*** Opening INFORMATION SHOWN ***
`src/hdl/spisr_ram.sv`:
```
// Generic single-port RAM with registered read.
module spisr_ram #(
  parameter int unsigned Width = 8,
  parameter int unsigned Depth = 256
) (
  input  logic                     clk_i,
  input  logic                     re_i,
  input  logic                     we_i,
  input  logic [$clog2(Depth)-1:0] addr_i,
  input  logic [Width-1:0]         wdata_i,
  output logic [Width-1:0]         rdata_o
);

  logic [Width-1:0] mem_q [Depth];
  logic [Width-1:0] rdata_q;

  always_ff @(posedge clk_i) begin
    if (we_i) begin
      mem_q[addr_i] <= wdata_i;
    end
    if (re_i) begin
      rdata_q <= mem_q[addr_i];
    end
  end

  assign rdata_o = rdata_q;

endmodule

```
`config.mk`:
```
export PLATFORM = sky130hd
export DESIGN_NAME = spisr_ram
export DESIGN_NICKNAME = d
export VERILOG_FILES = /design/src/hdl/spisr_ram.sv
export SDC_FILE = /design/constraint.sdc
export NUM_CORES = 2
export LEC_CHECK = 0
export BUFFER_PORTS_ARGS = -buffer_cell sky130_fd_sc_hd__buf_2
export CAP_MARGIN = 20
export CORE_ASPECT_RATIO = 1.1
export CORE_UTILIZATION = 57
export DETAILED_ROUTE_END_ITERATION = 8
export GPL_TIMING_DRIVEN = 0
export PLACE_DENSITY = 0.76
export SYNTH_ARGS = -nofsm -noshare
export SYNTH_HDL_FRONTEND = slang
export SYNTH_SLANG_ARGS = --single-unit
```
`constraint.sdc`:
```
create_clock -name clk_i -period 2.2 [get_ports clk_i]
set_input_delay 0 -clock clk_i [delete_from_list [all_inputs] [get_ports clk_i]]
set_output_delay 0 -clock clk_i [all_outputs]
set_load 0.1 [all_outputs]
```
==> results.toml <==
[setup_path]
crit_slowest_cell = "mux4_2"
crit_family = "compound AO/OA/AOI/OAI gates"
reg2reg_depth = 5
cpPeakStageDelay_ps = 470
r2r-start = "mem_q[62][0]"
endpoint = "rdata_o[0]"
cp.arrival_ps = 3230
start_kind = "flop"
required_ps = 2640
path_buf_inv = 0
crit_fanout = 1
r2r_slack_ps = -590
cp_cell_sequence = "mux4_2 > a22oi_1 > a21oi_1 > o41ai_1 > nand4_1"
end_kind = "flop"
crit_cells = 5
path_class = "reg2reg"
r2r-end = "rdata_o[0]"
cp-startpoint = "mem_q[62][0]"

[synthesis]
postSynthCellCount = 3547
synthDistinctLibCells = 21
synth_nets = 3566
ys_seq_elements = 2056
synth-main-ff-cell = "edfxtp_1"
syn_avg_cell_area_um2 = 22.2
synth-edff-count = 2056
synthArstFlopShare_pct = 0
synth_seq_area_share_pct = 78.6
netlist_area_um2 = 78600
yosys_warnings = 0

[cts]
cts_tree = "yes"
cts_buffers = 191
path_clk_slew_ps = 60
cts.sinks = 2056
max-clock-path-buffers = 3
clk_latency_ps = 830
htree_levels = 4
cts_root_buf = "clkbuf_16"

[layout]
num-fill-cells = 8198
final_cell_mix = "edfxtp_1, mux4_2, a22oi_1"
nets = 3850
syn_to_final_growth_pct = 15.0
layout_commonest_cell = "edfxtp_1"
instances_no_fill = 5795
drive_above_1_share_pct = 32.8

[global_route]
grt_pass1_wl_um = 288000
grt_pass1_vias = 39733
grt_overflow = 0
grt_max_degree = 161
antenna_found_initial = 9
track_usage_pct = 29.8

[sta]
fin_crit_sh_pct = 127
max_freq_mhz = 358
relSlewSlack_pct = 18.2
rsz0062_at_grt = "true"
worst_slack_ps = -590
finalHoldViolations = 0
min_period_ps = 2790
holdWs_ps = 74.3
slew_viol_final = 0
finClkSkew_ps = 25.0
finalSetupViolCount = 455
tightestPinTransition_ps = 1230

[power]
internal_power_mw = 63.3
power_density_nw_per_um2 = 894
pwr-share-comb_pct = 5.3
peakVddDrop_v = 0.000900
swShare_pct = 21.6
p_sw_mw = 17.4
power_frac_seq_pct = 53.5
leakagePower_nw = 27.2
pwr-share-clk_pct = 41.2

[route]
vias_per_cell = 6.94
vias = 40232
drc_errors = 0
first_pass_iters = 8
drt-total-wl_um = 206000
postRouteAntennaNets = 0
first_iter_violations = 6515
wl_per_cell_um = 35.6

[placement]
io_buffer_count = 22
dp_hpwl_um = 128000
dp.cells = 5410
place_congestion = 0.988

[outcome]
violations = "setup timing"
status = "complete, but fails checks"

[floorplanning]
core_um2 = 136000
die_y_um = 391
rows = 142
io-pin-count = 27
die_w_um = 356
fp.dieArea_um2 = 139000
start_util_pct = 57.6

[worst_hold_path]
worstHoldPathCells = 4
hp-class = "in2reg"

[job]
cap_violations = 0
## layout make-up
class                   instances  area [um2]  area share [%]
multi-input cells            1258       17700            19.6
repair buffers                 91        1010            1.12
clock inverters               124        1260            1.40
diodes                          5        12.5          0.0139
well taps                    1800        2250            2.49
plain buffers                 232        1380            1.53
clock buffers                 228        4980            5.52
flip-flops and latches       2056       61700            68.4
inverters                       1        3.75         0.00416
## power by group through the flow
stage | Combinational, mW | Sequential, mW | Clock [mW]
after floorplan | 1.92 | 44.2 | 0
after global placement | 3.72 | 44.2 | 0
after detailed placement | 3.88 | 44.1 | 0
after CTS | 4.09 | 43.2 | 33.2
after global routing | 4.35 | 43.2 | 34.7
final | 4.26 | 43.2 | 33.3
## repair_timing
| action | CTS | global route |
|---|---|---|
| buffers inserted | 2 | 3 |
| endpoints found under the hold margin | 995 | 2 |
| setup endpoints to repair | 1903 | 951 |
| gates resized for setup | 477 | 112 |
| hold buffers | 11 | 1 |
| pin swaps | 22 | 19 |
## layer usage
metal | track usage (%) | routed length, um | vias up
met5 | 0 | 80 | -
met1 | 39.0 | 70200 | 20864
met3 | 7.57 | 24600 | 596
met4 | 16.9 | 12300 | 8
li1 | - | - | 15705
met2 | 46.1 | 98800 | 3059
*** Closing INFORMATION SHOWN ***
*** Opening INFORMATION SHOWN ***
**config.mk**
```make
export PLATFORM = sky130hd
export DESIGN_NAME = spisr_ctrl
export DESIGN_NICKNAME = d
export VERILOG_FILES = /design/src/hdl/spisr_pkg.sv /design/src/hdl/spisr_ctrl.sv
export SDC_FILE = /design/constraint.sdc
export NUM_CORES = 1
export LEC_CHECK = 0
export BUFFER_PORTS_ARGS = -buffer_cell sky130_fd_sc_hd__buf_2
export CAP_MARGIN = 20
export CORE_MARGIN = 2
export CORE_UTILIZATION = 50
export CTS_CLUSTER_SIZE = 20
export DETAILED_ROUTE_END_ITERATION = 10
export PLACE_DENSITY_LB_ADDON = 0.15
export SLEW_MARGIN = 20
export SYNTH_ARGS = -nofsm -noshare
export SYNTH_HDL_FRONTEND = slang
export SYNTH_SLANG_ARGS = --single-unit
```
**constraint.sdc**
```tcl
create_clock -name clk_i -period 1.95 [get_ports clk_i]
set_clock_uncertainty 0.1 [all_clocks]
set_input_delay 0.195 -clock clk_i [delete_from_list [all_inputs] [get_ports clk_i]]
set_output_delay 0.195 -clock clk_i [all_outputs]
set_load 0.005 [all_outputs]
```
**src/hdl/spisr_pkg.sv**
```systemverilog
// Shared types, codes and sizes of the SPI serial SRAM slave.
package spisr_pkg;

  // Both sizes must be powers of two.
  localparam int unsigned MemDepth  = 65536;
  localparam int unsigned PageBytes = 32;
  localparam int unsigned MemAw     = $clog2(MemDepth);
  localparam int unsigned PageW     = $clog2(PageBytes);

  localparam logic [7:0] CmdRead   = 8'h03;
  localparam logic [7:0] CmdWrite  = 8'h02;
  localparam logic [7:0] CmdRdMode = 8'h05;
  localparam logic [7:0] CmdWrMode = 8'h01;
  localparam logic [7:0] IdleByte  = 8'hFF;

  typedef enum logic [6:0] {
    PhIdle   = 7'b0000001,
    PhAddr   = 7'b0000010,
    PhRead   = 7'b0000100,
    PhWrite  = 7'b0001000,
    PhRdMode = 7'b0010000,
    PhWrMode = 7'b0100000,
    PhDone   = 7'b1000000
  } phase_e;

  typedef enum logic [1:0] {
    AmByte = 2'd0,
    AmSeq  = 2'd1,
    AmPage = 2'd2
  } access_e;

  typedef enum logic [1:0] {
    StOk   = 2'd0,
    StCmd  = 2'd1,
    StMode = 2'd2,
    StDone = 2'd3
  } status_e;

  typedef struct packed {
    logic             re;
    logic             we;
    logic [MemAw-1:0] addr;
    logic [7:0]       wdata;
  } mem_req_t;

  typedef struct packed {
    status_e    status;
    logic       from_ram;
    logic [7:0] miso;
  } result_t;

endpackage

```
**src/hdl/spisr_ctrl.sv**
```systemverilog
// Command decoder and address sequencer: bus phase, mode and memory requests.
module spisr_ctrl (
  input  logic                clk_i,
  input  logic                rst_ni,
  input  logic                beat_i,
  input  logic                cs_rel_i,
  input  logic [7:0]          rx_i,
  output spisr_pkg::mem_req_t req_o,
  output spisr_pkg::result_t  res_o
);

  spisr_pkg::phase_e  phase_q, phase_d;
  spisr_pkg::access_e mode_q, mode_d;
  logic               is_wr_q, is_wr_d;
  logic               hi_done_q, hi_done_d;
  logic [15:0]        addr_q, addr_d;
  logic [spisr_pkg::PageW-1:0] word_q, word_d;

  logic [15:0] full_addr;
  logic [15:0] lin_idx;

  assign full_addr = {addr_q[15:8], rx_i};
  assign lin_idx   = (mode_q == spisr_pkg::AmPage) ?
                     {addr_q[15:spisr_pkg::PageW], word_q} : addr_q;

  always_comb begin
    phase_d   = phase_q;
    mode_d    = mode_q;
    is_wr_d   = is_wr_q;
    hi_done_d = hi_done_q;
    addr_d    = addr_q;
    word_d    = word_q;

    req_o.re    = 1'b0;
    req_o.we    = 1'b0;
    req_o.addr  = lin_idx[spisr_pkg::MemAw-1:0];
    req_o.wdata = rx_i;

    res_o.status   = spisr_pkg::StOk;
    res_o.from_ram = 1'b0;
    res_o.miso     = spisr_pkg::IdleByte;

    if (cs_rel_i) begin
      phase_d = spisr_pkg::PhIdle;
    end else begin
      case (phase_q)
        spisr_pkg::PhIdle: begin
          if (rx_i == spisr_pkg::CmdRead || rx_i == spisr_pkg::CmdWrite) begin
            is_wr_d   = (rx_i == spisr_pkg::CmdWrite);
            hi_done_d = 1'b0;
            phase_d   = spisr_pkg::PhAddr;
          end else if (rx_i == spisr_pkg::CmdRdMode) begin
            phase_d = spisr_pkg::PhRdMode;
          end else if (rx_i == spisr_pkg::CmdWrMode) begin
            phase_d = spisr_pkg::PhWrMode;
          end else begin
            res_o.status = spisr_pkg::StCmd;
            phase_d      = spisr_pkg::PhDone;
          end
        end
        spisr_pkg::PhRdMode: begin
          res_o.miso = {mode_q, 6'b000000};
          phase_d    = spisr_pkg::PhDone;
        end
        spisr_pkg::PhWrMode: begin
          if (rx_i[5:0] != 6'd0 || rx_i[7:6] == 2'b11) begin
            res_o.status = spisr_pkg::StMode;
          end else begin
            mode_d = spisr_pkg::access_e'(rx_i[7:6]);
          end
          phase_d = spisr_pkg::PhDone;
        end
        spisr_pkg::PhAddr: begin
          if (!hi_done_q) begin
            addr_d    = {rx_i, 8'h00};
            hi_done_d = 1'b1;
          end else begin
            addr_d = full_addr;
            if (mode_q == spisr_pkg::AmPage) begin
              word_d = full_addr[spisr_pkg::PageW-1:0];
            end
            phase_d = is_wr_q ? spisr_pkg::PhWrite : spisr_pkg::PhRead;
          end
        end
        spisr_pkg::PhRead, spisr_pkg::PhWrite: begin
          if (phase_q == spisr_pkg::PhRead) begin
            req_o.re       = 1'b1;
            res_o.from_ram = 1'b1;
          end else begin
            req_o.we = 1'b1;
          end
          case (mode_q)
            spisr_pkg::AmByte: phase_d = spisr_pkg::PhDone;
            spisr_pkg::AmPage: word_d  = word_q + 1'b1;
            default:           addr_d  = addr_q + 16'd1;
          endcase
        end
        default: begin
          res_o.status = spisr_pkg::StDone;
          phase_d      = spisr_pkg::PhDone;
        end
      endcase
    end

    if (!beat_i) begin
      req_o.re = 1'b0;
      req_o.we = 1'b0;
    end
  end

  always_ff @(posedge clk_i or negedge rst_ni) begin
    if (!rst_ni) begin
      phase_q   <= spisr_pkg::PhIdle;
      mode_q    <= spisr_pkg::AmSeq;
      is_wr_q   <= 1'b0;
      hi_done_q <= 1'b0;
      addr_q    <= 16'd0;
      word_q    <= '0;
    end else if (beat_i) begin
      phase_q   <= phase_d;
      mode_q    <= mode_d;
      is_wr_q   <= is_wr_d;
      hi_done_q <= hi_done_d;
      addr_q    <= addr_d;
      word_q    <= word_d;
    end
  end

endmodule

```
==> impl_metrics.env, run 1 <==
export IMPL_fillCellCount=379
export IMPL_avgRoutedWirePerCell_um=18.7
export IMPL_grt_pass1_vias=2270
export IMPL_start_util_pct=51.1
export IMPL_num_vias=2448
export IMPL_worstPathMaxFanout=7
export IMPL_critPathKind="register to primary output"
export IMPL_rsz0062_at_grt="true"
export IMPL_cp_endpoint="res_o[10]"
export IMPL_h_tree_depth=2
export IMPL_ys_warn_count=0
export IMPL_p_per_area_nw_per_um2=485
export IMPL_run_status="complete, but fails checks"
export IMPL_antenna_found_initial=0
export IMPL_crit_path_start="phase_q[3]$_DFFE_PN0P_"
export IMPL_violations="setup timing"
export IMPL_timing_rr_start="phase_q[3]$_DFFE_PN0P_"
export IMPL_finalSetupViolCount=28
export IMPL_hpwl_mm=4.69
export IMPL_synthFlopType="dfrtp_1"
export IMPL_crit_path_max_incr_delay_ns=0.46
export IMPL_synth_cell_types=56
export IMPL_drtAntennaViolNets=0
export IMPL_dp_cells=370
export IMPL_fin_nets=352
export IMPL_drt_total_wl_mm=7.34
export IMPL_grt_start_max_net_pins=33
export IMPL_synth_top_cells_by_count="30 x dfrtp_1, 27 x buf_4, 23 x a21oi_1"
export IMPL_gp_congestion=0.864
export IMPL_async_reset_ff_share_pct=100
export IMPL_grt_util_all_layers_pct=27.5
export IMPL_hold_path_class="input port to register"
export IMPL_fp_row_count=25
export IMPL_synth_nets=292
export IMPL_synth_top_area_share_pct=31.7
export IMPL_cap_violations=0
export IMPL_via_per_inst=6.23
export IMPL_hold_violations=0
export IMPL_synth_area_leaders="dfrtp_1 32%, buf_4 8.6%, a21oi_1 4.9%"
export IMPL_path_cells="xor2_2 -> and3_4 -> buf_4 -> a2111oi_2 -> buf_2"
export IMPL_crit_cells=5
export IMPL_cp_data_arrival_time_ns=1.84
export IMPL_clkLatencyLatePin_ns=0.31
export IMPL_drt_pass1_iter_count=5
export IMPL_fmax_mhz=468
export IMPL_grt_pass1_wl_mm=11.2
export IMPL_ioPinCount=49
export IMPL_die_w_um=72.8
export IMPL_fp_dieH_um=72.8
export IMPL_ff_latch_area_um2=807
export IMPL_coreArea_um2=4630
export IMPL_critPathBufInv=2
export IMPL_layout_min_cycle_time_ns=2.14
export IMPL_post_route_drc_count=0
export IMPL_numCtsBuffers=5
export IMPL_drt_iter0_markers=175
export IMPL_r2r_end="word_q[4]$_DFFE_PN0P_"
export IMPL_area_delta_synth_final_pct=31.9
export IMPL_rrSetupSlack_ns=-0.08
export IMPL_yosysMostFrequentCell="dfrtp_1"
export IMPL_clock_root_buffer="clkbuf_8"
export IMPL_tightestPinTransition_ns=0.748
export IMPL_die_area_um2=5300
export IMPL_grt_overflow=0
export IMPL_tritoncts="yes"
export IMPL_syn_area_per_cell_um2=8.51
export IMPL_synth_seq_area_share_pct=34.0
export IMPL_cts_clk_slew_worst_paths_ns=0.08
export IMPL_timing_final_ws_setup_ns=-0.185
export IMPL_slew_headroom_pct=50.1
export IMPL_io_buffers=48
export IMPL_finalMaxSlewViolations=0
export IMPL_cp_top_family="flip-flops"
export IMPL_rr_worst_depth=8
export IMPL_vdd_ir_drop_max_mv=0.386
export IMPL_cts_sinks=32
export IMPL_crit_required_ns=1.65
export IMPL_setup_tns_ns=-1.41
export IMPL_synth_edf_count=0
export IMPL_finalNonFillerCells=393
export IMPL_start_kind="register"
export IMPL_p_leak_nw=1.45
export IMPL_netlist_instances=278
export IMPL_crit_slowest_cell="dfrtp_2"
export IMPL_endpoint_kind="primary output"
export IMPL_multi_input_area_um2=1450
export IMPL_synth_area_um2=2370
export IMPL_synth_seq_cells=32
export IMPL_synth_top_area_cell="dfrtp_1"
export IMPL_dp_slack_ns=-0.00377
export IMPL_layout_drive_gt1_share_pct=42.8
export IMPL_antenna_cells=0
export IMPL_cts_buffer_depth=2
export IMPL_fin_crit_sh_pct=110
*** Closing INFORMATION SHOWN ***
*** Opening INFORMATION SHOWN ***
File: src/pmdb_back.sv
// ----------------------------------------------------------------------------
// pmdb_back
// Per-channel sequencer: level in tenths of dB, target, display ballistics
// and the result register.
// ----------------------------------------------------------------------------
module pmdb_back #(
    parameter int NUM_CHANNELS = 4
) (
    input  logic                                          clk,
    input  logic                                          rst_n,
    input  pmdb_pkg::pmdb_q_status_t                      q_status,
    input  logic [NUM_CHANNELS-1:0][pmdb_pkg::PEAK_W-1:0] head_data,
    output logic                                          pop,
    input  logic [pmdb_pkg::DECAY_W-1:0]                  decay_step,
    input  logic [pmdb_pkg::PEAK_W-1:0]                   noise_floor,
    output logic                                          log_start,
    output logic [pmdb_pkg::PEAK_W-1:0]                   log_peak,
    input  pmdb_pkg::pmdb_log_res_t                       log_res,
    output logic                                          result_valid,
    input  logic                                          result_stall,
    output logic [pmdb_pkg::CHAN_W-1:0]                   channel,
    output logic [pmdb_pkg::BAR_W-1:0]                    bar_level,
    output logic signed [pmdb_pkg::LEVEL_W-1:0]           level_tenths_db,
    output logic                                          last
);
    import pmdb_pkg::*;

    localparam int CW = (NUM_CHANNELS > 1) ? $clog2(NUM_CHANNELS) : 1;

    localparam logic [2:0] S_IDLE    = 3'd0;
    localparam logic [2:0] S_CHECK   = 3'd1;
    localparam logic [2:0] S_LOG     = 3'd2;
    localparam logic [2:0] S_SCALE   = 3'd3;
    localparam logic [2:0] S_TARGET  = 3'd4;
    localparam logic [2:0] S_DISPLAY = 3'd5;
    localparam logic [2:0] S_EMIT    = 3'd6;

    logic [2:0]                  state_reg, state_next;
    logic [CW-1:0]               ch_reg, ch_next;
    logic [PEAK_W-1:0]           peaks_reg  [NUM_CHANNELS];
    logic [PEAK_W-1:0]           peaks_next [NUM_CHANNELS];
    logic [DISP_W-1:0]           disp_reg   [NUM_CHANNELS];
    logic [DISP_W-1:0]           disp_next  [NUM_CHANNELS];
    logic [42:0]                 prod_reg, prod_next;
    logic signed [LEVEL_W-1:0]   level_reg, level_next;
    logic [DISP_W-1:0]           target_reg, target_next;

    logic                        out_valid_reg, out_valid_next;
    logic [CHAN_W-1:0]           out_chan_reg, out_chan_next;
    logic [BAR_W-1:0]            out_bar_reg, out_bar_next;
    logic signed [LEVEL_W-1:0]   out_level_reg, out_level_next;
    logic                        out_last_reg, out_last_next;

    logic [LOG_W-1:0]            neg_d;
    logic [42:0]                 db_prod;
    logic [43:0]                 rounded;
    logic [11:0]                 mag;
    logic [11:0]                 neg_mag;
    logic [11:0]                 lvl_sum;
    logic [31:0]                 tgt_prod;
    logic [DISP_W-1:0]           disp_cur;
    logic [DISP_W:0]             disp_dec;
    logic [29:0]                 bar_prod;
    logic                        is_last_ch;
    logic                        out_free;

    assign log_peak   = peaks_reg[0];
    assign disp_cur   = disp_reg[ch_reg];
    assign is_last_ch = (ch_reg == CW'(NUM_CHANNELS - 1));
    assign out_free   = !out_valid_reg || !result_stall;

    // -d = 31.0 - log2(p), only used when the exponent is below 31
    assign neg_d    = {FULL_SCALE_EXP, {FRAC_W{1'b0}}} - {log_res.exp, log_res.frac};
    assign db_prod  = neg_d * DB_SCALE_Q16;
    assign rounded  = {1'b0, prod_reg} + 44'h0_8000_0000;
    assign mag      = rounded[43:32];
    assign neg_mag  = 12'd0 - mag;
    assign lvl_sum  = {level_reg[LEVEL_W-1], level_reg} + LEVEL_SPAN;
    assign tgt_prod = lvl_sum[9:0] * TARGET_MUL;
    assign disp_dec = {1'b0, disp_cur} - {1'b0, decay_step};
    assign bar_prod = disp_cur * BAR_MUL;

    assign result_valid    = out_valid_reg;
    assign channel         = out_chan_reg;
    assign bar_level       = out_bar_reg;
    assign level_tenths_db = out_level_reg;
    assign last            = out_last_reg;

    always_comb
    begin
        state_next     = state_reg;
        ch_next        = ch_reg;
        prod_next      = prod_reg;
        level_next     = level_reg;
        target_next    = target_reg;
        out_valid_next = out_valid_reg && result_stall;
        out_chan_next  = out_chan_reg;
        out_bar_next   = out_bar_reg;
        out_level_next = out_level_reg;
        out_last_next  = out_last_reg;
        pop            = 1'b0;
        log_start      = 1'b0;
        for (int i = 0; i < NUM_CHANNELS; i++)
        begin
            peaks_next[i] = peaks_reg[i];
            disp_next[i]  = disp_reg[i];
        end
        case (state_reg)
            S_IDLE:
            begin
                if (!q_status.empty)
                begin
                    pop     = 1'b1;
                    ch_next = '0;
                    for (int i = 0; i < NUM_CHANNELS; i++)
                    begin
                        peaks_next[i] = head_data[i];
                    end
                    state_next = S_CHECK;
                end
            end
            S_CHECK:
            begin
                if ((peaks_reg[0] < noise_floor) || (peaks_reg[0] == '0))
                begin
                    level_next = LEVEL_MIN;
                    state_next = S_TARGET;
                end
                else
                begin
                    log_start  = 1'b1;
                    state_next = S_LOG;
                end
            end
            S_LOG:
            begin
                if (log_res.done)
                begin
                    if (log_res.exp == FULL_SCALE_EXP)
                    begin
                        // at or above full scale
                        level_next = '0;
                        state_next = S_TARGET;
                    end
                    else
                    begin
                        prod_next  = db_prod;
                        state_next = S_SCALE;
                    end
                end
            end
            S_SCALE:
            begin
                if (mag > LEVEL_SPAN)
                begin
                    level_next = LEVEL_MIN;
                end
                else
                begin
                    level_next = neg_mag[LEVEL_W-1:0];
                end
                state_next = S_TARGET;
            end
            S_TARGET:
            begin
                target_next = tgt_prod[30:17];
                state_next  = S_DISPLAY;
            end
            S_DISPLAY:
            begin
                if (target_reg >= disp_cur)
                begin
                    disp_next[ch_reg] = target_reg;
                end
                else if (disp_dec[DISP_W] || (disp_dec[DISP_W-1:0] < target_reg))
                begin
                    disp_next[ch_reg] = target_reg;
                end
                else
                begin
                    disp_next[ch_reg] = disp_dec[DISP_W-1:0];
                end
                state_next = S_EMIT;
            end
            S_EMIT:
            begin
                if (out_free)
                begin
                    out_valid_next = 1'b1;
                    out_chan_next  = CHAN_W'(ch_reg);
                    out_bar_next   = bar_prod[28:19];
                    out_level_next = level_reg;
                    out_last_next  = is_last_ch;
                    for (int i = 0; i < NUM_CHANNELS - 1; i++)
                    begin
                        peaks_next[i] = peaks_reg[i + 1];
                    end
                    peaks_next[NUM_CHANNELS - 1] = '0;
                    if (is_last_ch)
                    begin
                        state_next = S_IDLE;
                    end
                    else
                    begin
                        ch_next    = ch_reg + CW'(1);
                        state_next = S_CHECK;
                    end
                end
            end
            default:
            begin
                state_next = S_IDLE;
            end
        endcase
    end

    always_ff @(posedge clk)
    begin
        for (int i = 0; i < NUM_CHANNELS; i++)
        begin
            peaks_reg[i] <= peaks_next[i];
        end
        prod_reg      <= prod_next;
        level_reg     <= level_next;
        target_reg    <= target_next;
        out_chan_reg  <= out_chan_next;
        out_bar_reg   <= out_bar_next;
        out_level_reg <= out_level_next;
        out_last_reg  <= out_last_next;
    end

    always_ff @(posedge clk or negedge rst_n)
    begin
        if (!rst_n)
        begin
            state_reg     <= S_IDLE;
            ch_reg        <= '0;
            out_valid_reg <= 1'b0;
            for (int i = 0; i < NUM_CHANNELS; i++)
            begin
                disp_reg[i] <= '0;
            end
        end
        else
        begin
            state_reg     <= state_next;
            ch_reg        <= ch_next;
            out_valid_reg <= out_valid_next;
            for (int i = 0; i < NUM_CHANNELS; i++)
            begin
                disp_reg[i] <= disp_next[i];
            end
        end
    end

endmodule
*** Closing INFORMATION SHOWN ***
## AIM OF THE EXERCISE
What you return must be the lines above that run from the line with "after global placement | 3.72 | 44.2 | 0" to the line with "477 | 112 |", inclusive, each copied exactly.

## EXERCISE RESULT
after global placement | 3.72 | 44.2 | 0
after detailed placement | 3.88 | 44.1 | 0
after CTS | 4.09 | 43.2 | 33.2
after global routing | 4.35 | 43.2 | 34.7
final | 4.26 | 43.2 | 33.3
## repair_timing
| action | CTS | global route |
|---|---|---|
| buffers inserted | 2 | 3 |
| endpoints found under the hold margin | 995 | 2 |
| setup endpoints to repair | 1903 | 951 |
| gates resized for setup | 477 | 112 |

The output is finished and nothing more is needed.